1-      Coğrafi kodlama verileri olarak adlandırılan saha konumlarına ilişkin bilgiler (sokak adresi, posta kodu, ilçe/CRESTA bölgesi vb.)

2-      Risklerin fiziksel özelliklerine ilişkin bilgiler (inşaat, meslek/işgal, inşa yılı, kat sayısı, çalışan sayısı, vb.)

3-      Sigorta teminatının şartlarına ilişkin bilgiler (teminat değeri, limit, koasürans, muafiyet, vb.)


Bir afet modelinin çıktısı ise, modelin belirli bir olay veya olaylar dizisi ile ilişkili olacağını öngördüğü kayıpların gerçekçi ve savunulabilir tahmini. Olasılık bazlı model çalıştırıldığında modelin çıktısı muhtemel bir kayıp dağılımı ya da bir kayıp dağılımı oluşturmak için kullanılabilecek bir dizi deprem senaryo sonuçları oluyor ve buna göre olası maksimum kayıplar (“PML'ler”) ve ortalama yıllık kayıplar (“AAL'ler”) kayıp dağılımından hesaplanıyor. Deterministik (sebep-sonuç bazlı) bir senaryo modeli çalıştırıldığında ise bu olayın neden olduğu kayıplar; örneğin, “Katrina Kasırgası” veya “İstanbul civarında 7.0 büyüklüğünde bir deprem” risk portföyüne karşı analiz edilebiliyor.


Sigorta sektörü modellemeyi en sık kullanan sektörlerden, başka kimler kullanıyor derseniz;

·       Risk yöneticileri kurumlarının risk portföyündeki riski değerlendirmek için kullanıyorlar. Ülkenin farklı şehirlerinde tesisleriniz olduğunu düşünün, olası bir depremde risk yöneticileri bu tesislerin hangilerinin depremden ne kadar etkileneceğini, bunun yol açacağı ekonomik kayıpları modelleme sayesinde öngörebilir. Bu modelleme çıktıları ile de risk yönetimi çalışmalarını yönlendirebilir, yedeklemeler, iş sürekliliği, kriz anındaki ve sonrasındaki toparlanma süreçlerini planlayabilir.

·       A.M. Best ve Standard & Poor's gibi sigorta derecelendirme kuruluşları, katastrofik risk üstlenen sigortacıların mali gücünü değerlendirmek için modellemelerden faydalanıyorlar.

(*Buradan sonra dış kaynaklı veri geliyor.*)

==> src/rtl/ofq_pkg.sv <==
// ----------------------------------------------------------------------------
// ofq_pkg
// Shared types, constants and helpers of the offset u16 quantize/dequantize
// pipeline.
// ----------------------------------------------------------------------------
package ofq_pkg;

	localparam int QUO_W          = 26;
	localparam int BITS_PER_STAGE = 2;
	localparam int DIV_STAGES     = QUO_W / BITS_PER_STAGE;

	localparam logic [31:0] SCALE_RESET = 32'h3F80_0000;
	localparam logic [15:0] CODE_OFFSET = 16'h8000;
	localparam logic [15:0] CODE_MAX    = 16'hFFFF;
	localparam logic [31:0] F32_QNAN    = 32'h0040_0000;
	localparam logic [31:0] F32_DEF_NAN = 32'hFFC0_0000;

	typedef enum logic [1:0] {
		FN_Q32 = 2'd0,
		FN_D32 = 2'd1,
		FN_Q16 = 2'd2,
		FN_D16 = 2'd3
	} func_t;

	// quotient class, decided up front
	typedef enum logic [1:0] {
		QC_DIV  = 2'd0,
		QC_ZERO = 2'd1,
		QC_MAX  = 2'd2
	} qcls_t;

	typedef struct packed {
		func_t              func;
		qcls_t              qcls;
		logic signed [9:0]  qexp;
		logic [24:0]        rem;
		logic [23:0]        dvs;
		logic [25:0]        quo;
		logic [31:0]        dq;
	} pipe_t;

	typedef struct packed {
		pipe_t       p;
		logic [39:0] prod;
		logic [7:0]  ses;
		logic        ssign;
		logic        dq_sp;
	} front_t;

	function automatic logic [4:0] msb24(input logic [23:0] x);
		logic [4:0] r;
		r = '0;
		for (int i = 0; i < 24; i++) begin
			if (x[i]) r = 5'(i);
		end
		return r;
	endfunction

	function automatic logic [5:0] msb40(input logic [39:0] x);
		logic [5:0] r;
		r = '0;
		for (int i = 0; i < 40; i++) begin
			if (x[i]) r = 6'(i);
		end
		return r;
	endfunction

endpackage

==> src/rtl/ofq_div_stage.sv <==
// ----------------------------------------------------------------------------
// ofq_div_stage
// One stage of the restoring mantissa divider, retiring BITS_PER_STAGE (two) quotient bits.
// ----------------------------------------------------------------------------
module ofq_div_stage import ofq_pkg::*; (
	input  logic  clk,
	input  logic  arst_n,
	input  logic  en,
	input  logic  v_in,
	input  pipe_t d_in,
	output logic  v_q,
	output pipe_t d_q
);

	logic [24:0] r;
	logic [25:0] q;
	pipe_t       d;

	always_comb begin
		r = d_in.rem;
		q = d_in.quo;
		for (int i = 0; i < BITS_PER_STAGE; i++) begin
			if (r >= {1'b0, d_in.dvs}) begin
				r = r - {1'b0, d_in.dvs};
				q = {q[24:0], 1'b1};
			end else begin
				q = {q[24:0], 1'b0};
			end
			// remainder stays below the divisor, so the shift cannot overflow
			r = {r[23:0], 1'b0};
		end
		d     = d_in;
		d.rem = r;
		d.quo = q;
	end

	always_ff @(posedge clk or negedge arst_n) begin
		if (!arst_n) begin
			v_q <= 1'b0;
		end else if (en) begin
			v_q <= v_in;
		end
	end

	always_ff @(posedge clk) begin
		if (en) begin
			d_q <= d;
		end
	end

endmodule

==> config.mk <==
export PLATFORM = sky130hd
export DESIGN_NAME = ofq_div_stage
export DESIGN_NICKNAME = d
export VERILOG_FILES = /design/src/rtl/ofq_pkg.sv /design/src/rtl/ofq_div_stage.sv
export SDC_FILE = /design/constraint.sdc
export NUM_CORES = 1
export LEC_CHECK = 0
export ABC_AREA = 1
export BUFFER_PORTS_ARGS = -buffer_cell sky130_fd_sc_hd__buf_2
export CAP_MARGIN = 5
export CORE_UTILIZATION = 56
export DETAILED_ROUTE_END_ITERATION = 6
export MAX_ROUTING_LAYER = met4
export PLACE_DENSITY = 0.86
export SLEW_MARGIN = 20
export SYNTH_ARGS = -nofsm -noshare
export SYNTH_HDL_FRONTEND = slang
export SYNTH_SLANG_ARGS = --single-unit
==> constraint.sdc <==
create_clock -name clk -period 1.1 [get_ports clk]
set_input_delay 0.22 -clock clk [delete_from_list [all_inputs] [get_ports clk]]
set_output_delay 0.22 -clock clk [all_outputs]
set_load 0.02 [all_outputs]
==> out/qor.yml, run 1 <==
logic_synthesis:
  syn-num-nets: 1087
  synth_cells: 912
  yosysSeqAreaShare: 0.468
  synth_commonest_cells: "325 x nand2_1, 129 x inv_1, 120 x edfxtp_1"
  synth.ff_latch_count: 121
  synth_top_area_frac: 0.465
  syn_area_mm2: 0.00775
  ys.flop_type: "edfxtp_1"
  synth.area.top_cells: "edfxtp_1 47%, nand2_1 16%, ha_1 7.8%"
  syn-mean-instance-area_um2: 8.50
  ys.warnings.count: 0
  async_flop_share: 0.00826
  yosysTopAreaCell: "edfxtp_1"
  yosysMostFrequentCell: "nand2_1"
  ys_types: 41
  synth_enable_flop_cells: 120
outcome:
  error_message: "[ERROR DPL-0038] Utilization greater than 100%, impossible to legalize"
  outcome: "did not finish"
  failed_stage: "clock tree synthesis"
clock_network:
  cts_sinks: 121
  clockBufferDepth: 2
  cts_hold_buf: 78
  cts_made_buffers: 17
  postCtsSetupRepairBufs: 45
  h-tree-depth: 4
  cts_root_buf: "clkbuf_16"
  ctsResizeCount: 358
floorplan:
  io_pins: 247
  initial_core_util: 0.581
  dieWidth_um: 120
  die_h_um: 120
  rows: 42
placement:
  io_buffers: 243
  dp.cells: 1535
  gp_congestion: 1.03
  hpwl_um: 24000
[per-stage QoR]
stage / area (µm²) / TNS (ps) / setup WS (ps) / util
2_1_floorplan: 8190 / -52330 / -2100 / -
3_3_place_gp: 11200 / -66980 / -2660 / 0.837
3_5_place_dp: 11200 / -72300 / -2940 / 0.837
[cell families after synthesis]
| kind of cell | count (synthesis) | share of synthesized area |
|---|---|---|
| AO/OA/AOI/OAI | 62 | 0.0454 |
| multiplexers | 1 | 0.00145 |
| flip-flops | 121 | 0.468 |
| adder cells (fa/ha/maj) | 50 | 0.0827 |
| buffers and inverters | 145 | 0.0780 |
| AND/OR/NAND/NOR | 510 | 0.299 |
| other | 1 | 0.000484 |
| XOR/XNOR | 22 | 0.0249 |
==> run 2: changes to the inputs <==
Settings changed: CORE_UTILIZATION 56 to 40, MAX_ROUTING_LAYER met4 to not set, PLACE_DENSITY 0.86 to not set, PLACE_DENSITY_LB_ADDON set to 0.15.
==> out/qor.yml, run 2 <==
clock_network:
  clk_pin_slew_worst_paths_ps: 60
  cts_root_buf: "clkbuf_16"
  clkLatencyLatePin_ps: 420
  tritoncts: "built"
  cts_made_buffers: 17
  cts_sinks: 121
  h-tree-depth: 4
  clockBufferDepth: 2
placement:
  hpwl_um: 20200
  io_buffers: 243
  dp_slack_ps: -2620
  gp_congestion: 0.939
  placed_area_mm2: 0.0112
global_route:
  grt_first_pass_wirelength_um: 43700
  grt-ovfl-total: 0
  grt_max_degree: 36
  grt_use_total: 0.286
  grt_pass1_vias: 8589
  antenna_found_initial: 0
timing:
  rsz0062_at_grt: "yes"
  finalSetupViolCount: 147
  hold_violations: 0
  min_period_ps: 3300
  fmax_mhz: 303
  fin_ws_ps: -2200
  hold_ws_ps: 3.68
  skew_ps: 0
  post-route-period-util: 3.00
  finalMaxSlewViolations: 0
  setup_tns_ps: -63460
logic_synthesis:
  synth_enable_flop_cells: 120
  ys.flop_type: "edfxtp_1"
  synth_top_area_frac: 0.465
  syn_area_mm2: 0.00775
  syn-mean-instance-area_um2: 8.50
  yosysTopAreaCell: "edfxtp_1"
  ys_types: 41
  synth_commonest_cells: "325 x nand2_1, 129 x inv_1, 120 x edfxtp_1"
  synth.area.top_cells: "edfxtp_1 47%, nand2_1 16%, ha_1 7.8%"
  synth_cells: 912
  yosysMostFrequentCell: "nand2_1"
  yosysSeqAreaShare: 0.468
  synth.ff_latch_count: 121
  syn-num-nets: 1087
  ys.warnings.count: 0
  async_flop_share: 0.00826
drt:
  drt-initial-drc-count: 571
  wl_per_cell_um: 18.2
  via_per_inst: 4.99
  wl_um: 32300
  remaining_drc_errors: 0
  ant_nets: 0
  dr.pass1.iters: 5
  vias: 8856
power_and_ir_drop:
  leakage_uw: 0.00692
  vdd_drop_max_v: 0.000781
  power_uw: 22200
  powerDensity_mw_per_mm2: 1520
final_layout:
  drive_gt1_frac: 0.530
  fillerInstances: 1189
  top_register: "d_q"
  stdcell_area_mm2: 0.0146
  largest_reg_flops: 120
  area_delta_synth_final_pct: 88.7
  top_regs: "d_q x120, v_q x1"
  antenna_cells: 0
  layout_common_cells: "235 x nand2_1, 233 x buf_4, 147 x buf_2, 120 x edfxtp_1, 101 x buf_6"
  final_common_cell: "nand2_1"
  nets: 1678
critical_path:
  path_class: "input pin to register"
  endpoint_kind: "register"
  cp_max_fo: 8
  cp.arrival_ps: 3600
  startpoint_type: "input pin"
  cp.required_ps: 1400
outcome:
  failed_checks: "negative setup slack"
  outcome: "finished with violations"
min_path:
  holdCritPathClass: "input pin to register"
floorplan:
  initial_core_util: 0.411
  dieWidth_um: 141
  rows: 50
  die_h_um: 141
  fp.coreArea_mm2: 0.0188
  io_pins: 247
  die_area_mm2: 0.0199
job:
  max-cap-violations: 0
## run 2: cell counts after synthesis
Identical to the previous run, type by type.
## run 2: kinds of logic (layout without fill, tap and decap cells)
kind of cell | count (synthesis) | in the layout | share of synthesized area
other cells | 1 | 1 | 0.000484
buf+inv | 145 | 746 | 0.0780
fa+ha+maj | 50 | 50 | 0.0827
flops | 121 | 121 | 0.468
simple gates | 510 | 513 | 0.299
compound gates | 62 | 62 | 0.0454
xor+xnor | 22 | 22 | 0.0249
mux | 1 | 1 | 0.00145
## run 2: through the flow
step,utilization,instances
after floorplan,-,912
after global placement,0.595,1607
after detailed placement,0.595,1607
after CTS,0.721,1755
after global routing,0.777,1776
final,0.777,1776
## run 2: where the power goes
group	leakage (µW)	internal (µW)	switching [µW]
Sequential	0.00119	5830	257
Clock	0.000281	3390	2300
Combinational	0.00545	4950	5490
Total	0.00692	14200	8050
## run 2: worst paths after layout
check / slack [ps] / from / end / depth (start not counted)
setup / recovery: -2200 / d_in[74] / d_q[104] / 24
hold / removal: 4 / d_in[115] / d_q[115] / 1
hold reg to reg: 530 / v_q / v_q / 1
max in group asynchronous: 920 / arst_n / v_q / 2
min in group asynchronous: 100 / arst_n / v_q / 2
setup reg to reg: 350 / v_q / v_q / 1
## run 2: repair_timing
action	in CTS	in global routing
hold endpoints to repair	84	1
pin swaps	45	35
hold buffers	84	1
gates cloned	4	5
buffers inserted	28	15
endpoints found under the setup margin	147	147
resized for setup	177	244
## run 2: worst max-delay path, cell delays in order
cell        delay [ps]
buf_8               80
clkinvlp_4         130
ha_4               300
nand2_4             90
nand2_4             70
a21oi_4            130
nand2_2             90
a21oi_4            170
nand3_4            230
buf_6              230
buf_6              120
nand3_2             60
nand2_2             80
ha_4               300
nand2_4             60
buf_4              150
nor2_1             150
nand2_1             80
inv_1              100
o21ai_0            130
nand3_1            200
xor2_1             280
nand2_4             70
nand2_2             60
## run 2: layout make-up
type	instances	area [µm²]	share of cell area
clock inverters	14	160	0.0110
well taps	260	325	0.0222
repair buffers	578	4720	0.323
flip-flops and latches	121	3630	0.248
clock buffers	18	429	0.0293
multi-input cells	649	4810	0.329
repair inverters	2	15.0	0.00103
inverters	134	542	0.0370
## run 2: routing by layer
layer | track usage | routed length (µm)
met4 | 0.122 | 1290
met1 | 0.343 | 12600
met3 | 0.0438 | 1960
met2 | 0.508 | 16400
met5 | 0 | 0
No activity file was read; power rests on OpenSTA's default activity.
<file path="config.mk">
export PLATFORM = sky130hd
export DESIGN_NAME = ofq_out_stage
export DESIGN_NICKNAME = d
export VERILOG_FILES = /design/src/rtl/ofq_pkg.sv /design/src/rtl/ofq_out_stage.sv
export SDC_FILE = /design/constraint.sdc
export NUM_CORES = 1
export LEC_CHECK = 0
export BUFFER_PORTS_ARGS = -buffer_cell sky130_fd_sc_hd__buf_2
export CORE_ASPECT_RATIO = 2
export CORE_MARGIN = 1.5
export CORE_UTILIZATION = 45
export CTS_BUF_LIST = sky130_fd_sc_hd__clkbuf_16
export DETAILED_ROUTE_END_ITERATION = 12
export PLACE_DENSITY_LB_ADDON = 0.25
export SLEW_MARGIN = 20
export SYNTH_ARGS = -nofsm -noshare
export SYNTH_HDL_FRONTEND = slang
export SYNTH_SLANG_ARGS = --single-unit
</file>
<file path="constraint.sdc">
create_clock -name clk -period 1.02 [get_ports clk]
set_clock_uncertainty 0.05 [all_clocks]
set_input_delay 0.204 -clock clk [delete_from_list [all_inputs] [get_ports clk]]
set_output_delay 0.204 -clock clk [all_outputs]
set_load 0.005 [all_outputs]
</file>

·       Reasürörler ve reasürans brokerleri, reasürans anlaşmalarının fiyatlandırılmasında ve yapılandırılmasında modellemeleri kullanıyorlar.

·       Avrupa’da sigortacılar, Solvency II rejimi kapsamında gerekli yasal sermayeyi türetmek ve hasar kayıp dağılımlarını görmek için modellemeden faydalanıyorlar

·       Katastrofik tahvil yatırımcıları, yatırım bankaları ve tahvil derecelendirme kuruluşları da katastrofik tahvillerin fiyatlandırılmasında ve yapılandırılmasında katastrofik modellemeyi kullanıyorlar.


Gelelim gerçeğimiz olan depreme,

Sismik tehlike olarak da adlandırılan deprem tehlikesi, gelecekteki potansiyel depremler sonucu bir coğrafyada hangi seviyede (genlikte) yer sarsıntısı olabileceğini tanımlıyor. Yer sarsıntısı bir depremin en önemli etkisi olmakla beraber tsunami, heyelan veya sıvılaşma gibi ikincil olayları da tetikleyebiliyor.


Ne deniyordu hep, “Deprem Öldürmez Bina Öldürür !”

Modellemeler, afetin yıkıcı etkilerine karşı önlem almada son derece önemli bir rol oynuyor.

Depremler binalara, çevreye ve insanların refahına zarar verme konusunda büyük bir potansiyele sahip. Depremlerin yeri ve sıklığı kesin olarak bilinemiyor ancak deprem tehlikesi değerlendirmesi sayesinde, bilim, belirli bir coğrafyanın gelecekte ne sıklıkta ve ne şiddette sallanabileceğine dair gerçekçi tahminler üretilebiliyor. Bu yaklaşım toplumları gelecekteki depremlere karşı daha hazırlıklı (dirençli) hale getirmek için önlemlerin alınmasının da temelini oluşturuyor.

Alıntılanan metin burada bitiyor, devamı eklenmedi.